Assigned task —
Look below for the line containing "export DESIGN_NAME = dhp_host_port"; from there, print each line exactly up to and including the line containing "export PLACE_DENSITY = 0.49", and stop.

Material for this exercise —
<file path="config.mk">
export PLATFORM = sky130hd
export DESIGN_NAME = dhp_host_port
export DESIGN_NICKNAME = d
export VERILOG_FILES = /design/src/rtl/dhp_pkg.sv /design/src/rtl/dhp_sync.sv /design/src/rtl/dhp_fifo.sv /design/src/rtl/dhp_host_port.sv
export SDC_FILE = /design/constraint.sdc
export NUM_CORES = 1
export LEC_CHECK = 0
export BUFFER_PORTS_ARGS = -buffer_cell sky130_fd_sc_hd__buf_2
export CAP_MARGIN = 20
export CORE_UTILIZATION = 25
export DETAILED_ROUTE_END_ITERATION = 12
export PLACE_DENSITY = 0.49
export SETUP_SLACK_MARGIN = 0.4
export SYNTH_ARGS = -nofsm -noshare
export SYNTH_HDL_FRONTEND = slang
export SYNTH_SLANG_ARGS = --single-unit
</file>
<file path="constraint.sdc">
create_clock -name clock -period 2.7 [get_ports clock]
set_input_delay 0.81 -clock clock [delete_from_list [all_inputs] [get_ports clock]]
set_output_delay 0.81 -clock clock [all_outputs]
set_load 0.02 [all_outputs]
</file>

Output of the exercise —
export DESIGN_NAME = dhp_host_port
export DESIGN_NICKNAME = d
export VERILOG_FILES = /design/src/rtl/dhp_pkg.sv /design/src/rtl/dhp_sync.sv /design/src/rtl/dhp_fifo.sv /design/src/rtl/dhp_host_port.sv
export SDC_FILE = /design/constraint.sdc
export NUM_CORES = 1
export LEC_CHECK = 0
export BUFFER_PORTS_ARGS = -buffer_cell sky130_fd_sc_hd__buf_2
export CAP_MARGIN = 20
export CORE_UTILIZATION = 25
export DETAILED_ROUTE_END_ITERATION = 12
export PLACE_DENSITY = 0.49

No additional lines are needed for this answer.